Tuesday, June 25, 2019: 10:30 AM
Madison B (Marriott Wardman Park Hotel)

Presenter: Judith Reilly

Co-Authors: David Lamir; Kimberly D. Rapoza; Michael J. Murphy

Discussant: Ian McCarthy


In this paper we explore how the relatively straightforward Medicare hospital wage index (HWI) system was amended over time until the HWI has become a distorted measure of local wage prices, causing inaccuracy in payments made in multiple Medicare prospective payment systems (PPS).

The primary objective of the Medicare inpatient PPS is to create incentives for hospitals to operate efficiently, while ensuring that payments are adequate to compensate hospitals for their reasonable costs in furnishing necessary high-quality care to beneficiaries. The Centers for Medicare & Medicaid Services (CMS) uses the HWI to annually adjust hospital PPS payments to reflect labor prices in local markets. Variations of the HWI also affect payments to other types of providers under other Medicare PPS, such as long-term-care hospitals and skilled nursing facilities. CMS collects wage data from hospitals annually through the hospitals’ Medicare cost reports and uses these data to calculate wage indexes for each core-based statistical area (CBSA) and for each state’s rural hospitals.

Over time, Federal law has been amended to allow a qualifying urban hospital to (1) request reclassification from its geographical CBSA to another CBSA to receive a higher wage index or (2) apply for rural hospital status for Medicare payment purposes. In addition, to correct what it perceived to be an anomaly, Congress legislated that the HWIs applied to urban hospitals in a state cannot be lower than the rural area wage index for that state, without regard to actual local labor prices. This is known as the rural floor. On top of these exceptions, Federal law and CMS policy protect hospitals from having their HWIs lowered because of the reclassification of other hospitals into or out of CBSAs or rural areas.

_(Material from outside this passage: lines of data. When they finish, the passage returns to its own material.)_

$ cat src/rtl/irq_event_agg.sv
module irq_event_agg
   import irq_agg_pkg::*;
#(
   parameter int              STAT_W         = 16,
   parameter int              MASK_W         = 6,
   parameter int              LEGACY_MASK_W  = 5,
   parameter int              RX_RDY_BIT     = 3,
   parameter int              TX_RDY_BIT     = 4,
   parameter int              BUSY_BIT       = 12,
   parameter int              RX_DMA_BIT     = 15,
   parameter int              TX_DMA_BIT     = 7,
   parameter int              TEST_FORCE_BIT = 11,
   parameter logic [STAT_W-1:0] SW_CLR_BITS  = 16'h0027
) (
   input  logic              clk,
   input  logic              rst_n,
   input  logic              legacy_mode,
   input  logic [STAT_W-1:0] evt_set,
   input  logic [STAT_W-1:0] evt_clr,
   input  logic              bus_busy,
   input  logic              acc_wr,
   input  logic              acc_rd,
   input  logic [SEL_W-1:0]  acc_sel,
   input  logic [STAT_W-1:0] acc_wdata,
   output logic [STAT_W-1:0] acc_rdata,
   output logic              irq,
   output logic              rx_dreq,
   output logic              tx_dreq
);
   localparam int VEC_W = $clog2(MASK_W + 1);

   if (MASK_W > STAT_W)              begin : g_chk_mask  $error("mask wider than status"); end
   if (LEGACY_MASK_W > MASK_W)       begin : g_chk_leg   $error("legacy mask wider than mask"); end
   if (RX_RDY_BIT >= MASK_W)         begin : g_chk_rx    $error("rx ready bit outside mask"); end
   if (TX_RDY_BIT >= MASK_W)         begin : g_chk_tx    $error("tx ready bit outside mask"); end
   if (BUSY_BIT >= STAT_W)           begin : g_chk_busy  $error("busy bit outside status"); end
   if (RX_DMA_BIT >= STAT_W || TX_DMA_BIT >= STAT_W || TEST_FORCE_BIT >= STAT_W)
                                     begin : g_chk_dat   $error("control bit outside data"); end

   logic [STAT_W-1:0] stat_q;
   logic [MASK_W-1:0] mask_q;
   logic              rx_en, tx_en;
   logic [MASK_W-1:0] pend, pend_low;
   logic [VEC_W-1:0]  vec_idx;
   logic              wr_mask, wr_stat, wr_dmac, wr_test, rd_vec;
   logic [STAT_W-1:0] set_all, clr_all, stat_view;

   assign wr_mask = acc_wr && (acc_sel == SEL_MASK);
   assign wr_stat = acc_wr && (acc_sel == SEL_STAT) && !legacy_mode;
   assign wr_dmac = acc_wr && (acc_sel == SEL_DMAC);
   assign wr_test = acc_wr && (acc_sel == SEL_TEST) && !legacy_mode;
   assign rd_vec  = acc_rd && (acc_sel == SEL_VEC)  && legacy_mode;

   assign pend = stat_q[MASK_W-1:0] & mask_q;

   irq_agg_lowest #(.W(MASK_W), .IDX_W(VEC_W)) u_low (
      .pend_i   (pend),
      .idx_o    (vec_idx),
      .onehot_o (pend_low)
   );

   always_comb begin
      set_all = evt_set;
      if (wr_test && acc_wdata[TEST_FORCE_BIT])
         set_all[MASK_W-1:0] = {MASK_W{1'b1}};
      clr_all = evt_clr;
      if (wr_stat) clr_all = clr_all | (acc_wdata & SW_CLR_BITS);
      if (rd_vec)  clr_all = clr_all | STAT_W'(pend_low);
   end

   irq_agg_status #(.STAT_W(STAT_W)) u_stat (
      .clk    (clk),
      .rst_n  (rst_n),
      .set_i  (set_all),
      .clr_i  (clr_all),
      .stat_o (stat_q)
   );

   irq_agg_ctrl #(
      .MASK_W(MASK_W), .LEGACY_MASK_W(LEGACY_MASK_W), .DATA_W(STAT_W),
      .RX_RDY_BIT(RX_RDY_BIT), .TX_RDY_BIT(TX_RDY_BIT),
      .RX_DMA_BIT(RX_DMA_BIT), .TX_DMA_BIT(TX_DMA_BIT)
   ) u_ctrl (
      .clk     (clk),
      .rst_n   (rst_n),
      .legacy  (legacy_mode),
      .mask_we (wr_mask),
      .dmac_we (wr_dmac),
      .wdata   (acc_wdata),
      .mask_o  (mask_q),
      .rx_en_o (rx_en),
      .tx_en_o (tx_en)
   );

   always_comb begin
      stat_view           = stat_q;
      stat_view[BUSY_BIT] = bus_busy;
   end

   always_comb begin
      acc_rdata = '0;
      case (acc_sel)
         SEL_MASK: acc_rdata = STAT_W'(mask_q);
         SEL_STAT: acc_rdata = stat_view;
         SEL_VEC:  acc_rdata = legacy_mode ? STAT_W'(vec_idx) : '0;
         SEL_DMAC: begin
            acc_rdata[RX_DMA_BIT] = rx_en;
            acc_rdata[TX_DMA_BIT] = tx_en;
         end
         default:  acc_rdata = '0;
      endcase
   end

   assign irq     = |pend;
   assign rx_dreq = rx_en & stat_q[RX_RDY_BIT];
   assign tx_dreq = tx_en & stat_q[TX_RDY_BIT];
endmodule
===== src/rtl/pbit_pkg.sv =====
// Shared constants and the tanh table for the stochastic spin array.
// Assumes the random draw is RND_W = 8 bits, so tanh full scale is 128.
package pbit_pkg;
    localparam int RND_W    = 8;
    localparam int TANH_TOP = 128;
    localparam int TAB_FRAC = 3;   // table step is 1/8

    // tanh(idx/8) scaled to 128, rounded; saturates to 128 beyond 3.0
    function automatic logic [RND_W:0] tanh_q(input logic [15:0] idx);
        logic [RND_W:0] v;
        case (idx)
            16'd0:  v = 9'd0;
            16'd1:  v = 9'd16;
            16'd2:  v = 9'd31;
            16'd3:  v = 9'd46;
            16'd4:  v = 9'd59;
            16'd5:  v = 9'd71;
            16'd6:  v = 9'd81;
            16'd7:  v = 9'd90;
            16'd8:  v = 9'd97;
            16'd9:  v = 9'd104;
            16'd10: v = 9'd109;
            16'd11: v = 9'd113;
            16'd12: v = 9'd116;
            16'd13: v = 9'd118;
            16'd14: v = 9'd120;
            16'd15: v = 9'd122;
            16'd16: v = 9'd123;
            16'd17: v = 9'd124;
            16'd18: v = 9'd125;
            16'd19: v = 9'd126;
            16'd20: v = 9'd126;
            16'd21: v = 9'd127;
            16'd22: v = 9'd127;
            16'd23: v = 9'd127;
            16'd24: v = 9'd127;
            default: v = 9'd128;
        endcase
        return v;
    endfunction
endpackage


===== src/rtl/pbit_lfsr.sv =====
// 16-bit Galois shift register, one step per cycle, as a per-unit random source.
// Assumes SEED is non-zero; exposes the low OUT_W bits as a signed draw.
module pbit_lfsr #(
    parameter logic [15:0] SEED  = 16'hACE1,
    parameter int          OUT_W = 8
) (
    input  logic             clk,
    input  logic             rst_n,
    output logic [OUT_W-1:0] rnd
);
    localparam logic [15:0] TAPS = 16'hB400;

    logic [15:0] state_q;

    // advance the register every cycle
    always_ff @(posedge clk) begin
        if (!rst_n) state_q <= SEED;
        else        state_q <= (state_q >> 1) ^ (state_q[0] ? TAPS : 16'h0000);
    end

    assign rnd = state_q[OUT_W-1:0];


    lfsr_live_chk: assert property (@(posedge clk) disable iff (!rst_n)
        state_q != 16'h0000);
endmodule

Our work explores the extent to which these exceptions and hold-harmless policies pose challenges to the HWI system accurately adjusting payments for local labor prices, especially when coupled with CMS’s lack of authority, absent misrepresentation or falsification, to penalize hospitals that submit inaccurate wage data and CMS’s lack of authority to retroactively change payment rates if erroneous wage data are discovered after the payment year begins. (OIG found hundreds of millions of dollars in inaccurate wage data in 41 hospital-specific reports issued from 2004 through 2017.) OIG has observed that hospitals and health systems expend a great deal of effort making decisions about strategic reclassifications, because taking advantage of allowed exceptions is one of the few ways that providers can actively affect their own payment rates. Meanwhile, hospitals that cannot benefit from exceptions may suffer economically. For example, because the rural floor is by law applied in a budget-neutral manner at the nationwide level, all HWIs are lowered slightly to allow for some urban hospitals to get the benefit of the rural floor. This means that rural hospitals, which cannot benefit from the rural floor and which may already be under financial stress, have their Medicare payments reduced to allow some urban hospitals to receive higher payments.